Rajmani Pandey राजमणि पाण्डेय (born 12 November 1943) is an Indian politician who was a member of 10th Legislative Assembly of Uttar Pradesh. He was elected as MLA from 168, Basti Sadar constituency of District Basti Uttar Pradesh as a candidate of Janta Dal in 1989.

== Personal life and education ==
He was born in 1943, into a Brahmin family of Rampur Rewati Village of Basti District, India. His father was Divakar Pandey.

Rajmani Pandey married at the age of 17, in 1960. He has a son, Dr. Ajay Pandey, and a daughter, Saraswati Pandey.

He completed his schooling at Basti and moved to Gorakhpur University for higher education. He received his B.Ed, MA (Sociology and Political Science), and LLB at Gorakhpur University.

== Political career ==
His political career began at Gorakhpur University where he participated in Chatra Andolan, Majdor Andolan, Kisan Andolan. He was president of Gorakhpur University Student Union in 1972-1973.

He was imprisoned in Basti, Gorakhpur, Gonda, Lucknow, Tihar prisons for a total of 6 years. During the emergency, he was in prison for more than 19 months in Misa.

He became president and All-India general secretary of Samajwadi Yuva Jan Sabha U.P. and also president of Mandi Samiti, Basti.
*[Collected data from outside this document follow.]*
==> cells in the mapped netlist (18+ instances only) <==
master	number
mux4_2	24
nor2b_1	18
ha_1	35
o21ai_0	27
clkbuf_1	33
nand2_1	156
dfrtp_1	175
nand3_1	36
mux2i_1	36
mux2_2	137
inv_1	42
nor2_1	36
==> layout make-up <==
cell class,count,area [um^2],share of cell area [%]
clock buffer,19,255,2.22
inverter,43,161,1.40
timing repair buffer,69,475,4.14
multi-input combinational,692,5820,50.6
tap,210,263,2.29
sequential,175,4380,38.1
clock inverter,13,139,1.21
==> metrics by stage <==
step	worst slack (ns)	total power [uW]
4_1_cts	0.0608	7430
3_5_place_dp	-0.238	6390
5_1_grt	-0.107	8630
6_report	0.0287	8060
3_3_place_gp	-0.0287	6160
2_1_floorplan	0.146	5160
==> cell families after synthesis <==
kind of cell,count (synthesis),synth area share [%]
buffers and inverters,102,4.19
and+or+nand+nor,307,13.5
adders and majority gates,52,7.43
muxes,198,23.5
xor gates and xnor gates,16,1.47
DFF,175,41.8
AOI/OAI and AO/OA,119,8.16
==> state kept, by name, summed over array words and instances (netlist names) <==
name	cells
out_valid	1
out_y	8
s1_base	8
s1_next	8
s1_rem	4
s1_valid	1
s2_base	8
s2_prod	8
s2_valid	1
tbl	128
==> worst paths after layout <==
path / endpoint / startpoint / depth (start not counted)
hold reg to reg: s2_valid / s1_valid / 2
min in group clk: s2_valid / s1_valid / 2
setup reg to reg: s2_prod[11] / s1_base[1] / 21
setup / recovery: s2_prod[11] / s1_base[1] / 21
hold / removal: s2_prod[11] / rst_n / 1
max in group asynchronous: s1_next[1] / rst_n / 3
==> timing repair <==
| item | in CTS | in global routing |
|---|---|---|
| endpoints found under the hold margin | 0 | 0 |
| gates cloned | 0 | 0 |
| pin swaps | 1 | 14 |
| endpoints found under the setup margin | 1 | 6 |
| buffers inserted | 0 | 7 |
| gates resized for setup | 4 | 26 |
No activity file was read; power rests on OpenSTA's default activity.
File: config.mk
export PLATFORM = sky130hd
export DESIGN_NAME = serializer
export DESIGN_NICKNAME = d
export VERILOG_FILES = /design/src/rtl/serializer.sv
export SDC_FILE = /design/constraint.sdc
export NUM_CORES = 1
export LEC_CHECK = 0
export ABC_AREA = 1
export CAP_MARGIN = 10
export CORE_MARGIN = 3
export CORE_UTILIZATION = 55
export CTS_CLUSTER_SIZE = 20
export DETAILED_ROUTE_END_ITERATION = 6
export GPL_TIMING_DRIVEN = 0
export PLACE_DENSITY = 0.79
export SLEW_MARGIN = 20
export SYNTH_ARGS = -nofsm -noshare
export SYNTH_HDL_FRONTEND = slang
export SYNTH_SLANG_ARGS = --single-unit
File: constraint.sdc
create_clock -name clk -period 3.3 [get_ports clk]
set_clock_uncertainty 0.1 [all_clocks]
set_input_delay 0.495 -clock clk [delete_from_list [all_inputs] [get_ports clk]]
set_output_delay 0.495 -clock clk [all_outputs]
set_load 0.02 [all_outputs]
## config.mk

```make
export PLATFORM = sky130hd
export DESIGN_NAME = prog_memory
export DESIGN_NICKNAME = d
export VERILOG_FILES = /design/src/rtl/prog_memory.sv
export SDC_FILE = /design/constraint.sdc
export NUM_CORES = 1
export LEC_CHECK = 0
export BUFFER_PORTS_ARGS = -buffer_cell sky130_fd_sc_hd__buf_2
export CAP_MARGIN = 15
export CELL_PAD_IN_SITES_DETAIL_PLACEMENT = 0
export CELL_PAD_IN_SITES_GLOBAL_PLACEMENT = 1
export CORE_ASPECT_RATIO = 1.2
export CORE_UTILIZATION = 41
export CTS_CLUSTER_SIZE = 28
export DETAILED_ROUTE_END_ITERATION = 7
export GPL_TIMING_DRIVEN = 0
export HOLD_SLACK_MARGIN = 0.1
export PLACE_DENSITY_LB_ADDON = 0.1
export SLEW_MARGIN = 30
export SYNTH_ARGS = -nofsm -noshare
export SYNTH_HDL_FRONTEND = slang
export SYNTH_SLANG_ARGS = --single-unit
```

## constraint.sdc

```tcl
create_clock -name CLK -period 1.6 [get_ports CLK]
set_input_delay 0.24 -clock CLK [delete_from_list [all_inputs] [get_ports CLK]]
set_output_delay 0.24 -clock CLK [all_outputs]
set_load 0.03 [all_outputs]
```
[src/rtl/dmem_stall_ctrl.sv]
// Data-memory access controller: turns single-cycle MemRead/MemWrite requests into
// a valid/ready transaction on a variable-latency memory, stalling the datapath meanwhile.
module dmem_stall_ctrl #(
  parameter int unsigned TIMEOUT = 64
) (
  input  logic        clk,
  input  logic        rst,
  input  logic        MemRead,
  input  logic        MemWrite,
  input  logic [15:0] Addr,
  input  logic [15:0] WriteData,
  output logic [15:0] ReadData,
  output logic        Stall,
  output logic        Done,
  output logic        Err,
  output logic        mem_en,
  output logic        mem_wr,
  output logic [15:0] mem_addr,
  output logic [15:0] mem_wdata,
  input  logic [15:0] mem_rdata,
  input  logic        mem_ready
);

  typedef enum logic [1:0] {
    S_IDLE,
    S_WAIT,
    S_DONE,
    S_ERR
  } state_e;

  localparam logic [7:0] CNT_LAST = 8'(TIMEOUT - 1);

  state_e      state_q;
  logic [7:0]  cnt_q;
  logic [15:0] rdata_q;
  logic [15:0] addr_q;
  logic [15:0] wdata_q;
  logic        wr_q;
  logic        en_q;
  logic        done_q;
  logic        err_q;
  logic        stall_q;

  logic req;
  logic illegal;

  assign req     = MemRead | MemWrite;
  assign illegal = (MemRead & MemWrite) | Addr[0];

  // Only IDLE looks at the request inputs; every other state stalls from a flop.
  // Holding reset also masks the request so Stall shows its reset value.
  assign Stall = (state_q == S_IDLE) ? (req & ~rst) : stall_q;

  always_ff @(posedge clk or posedge rst) begin
    if (rst) begin
      state_q <= S_IDLE;
      cnt_q   <= '0;
      rdata_q <= '0;
      addr_q  <= '0;
      wdata_q <= '0;
      wr_q    <= 1'b0;
      en_q    <= 1'b0;
      done_q  <= 1'b0;
      err_q   <= 1'b0;
      stall_q <= 1'b0;
    end else begin
      // NOTE: non-blocking everywhere here; pulse defaults below are overridden later in the same block.
      done_q <= 1'b0;
      err_q  <= 1'b0;
      unique case (state_q)
        S_IDLE: begin
          if (req) begin
            stall_q <= 1'b1;
            if (illegal) begin
              err_q   <= 1'b1;
              state_q <= S_ERR;
            end else begin
              wr_q    <= MemWrite;
              addr_q  <= {Addr[15:1], 1'b0};
              wdata_q <= WriteData;
              cnt_q   <= '0;
              en_q    <= 1'b1;
              state_q <= S_WAIT;
            end
          end
        end
        S_WAIT: begin
          // A ready arriving on the last allowed cycle still completes the access.
          if (mem_ready) begin
            if (!wr_q) rdata_q <= mem_rdata;
            en_q    <= 1'b0;
            stall_q <= 1'b0;
            done_q  <= 1'b1;
            state_q <= S_DONE;
          end else if (cnt_q == CNT_LAST) begin
            en_q    <= 1'b0;
            err_q   <= 1'b1;
            state_q <= S_ERR;
          end else if (cnt_q != 8'hFF) begin
            cnt_q <= cnt_q + 8'd1;
          end
        end
        S_DONE: begin
          state_q <= S_IDLE;
        end
        S_ERR: begin
          stall_q <= 1'b0;
          state_q <= S_IDLE;
        end
        default: begin
          state_q <= S_IDLE;
        end
      endcase
    end
  end

  assign ReadData  = rdata_q;
  assign Done      = done_q;
  assign Err       = err_q;
  assign mem_en    = en_q;
  assign mem_wr    = wr_q;
  assign mem_addr  = addr_q;
  assign mem_wdata = wdata_q;

endmodule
He ran in UP Assembly election in 1980 as a candidate of JNP (SR) from Basti constituency and was 3rd in the vote, with 13,983 votes. He again participated in the 1985 UP assembly election as a candidate of the LKD from Basti constituency and stood second with 26,191 votes. He was elected as MLA of Basti Sadar in 10th Assembly Election of UP in 1989 as candidate of Janta Dal. He defeated Ex-Chief Minister of UP and candidate of Indian National Congress Jagadambika Pal by 22,783 votes getting 52,530 votes. He was MLA of Basti Sadar from December 1989 through April 1991. He joined Samajwadi Party and ran as candidate of Samajwadi party from Basti Sadar in 14th Assembly election in 2007 but lost to the candidate of BSP Jitendra Chaudhary.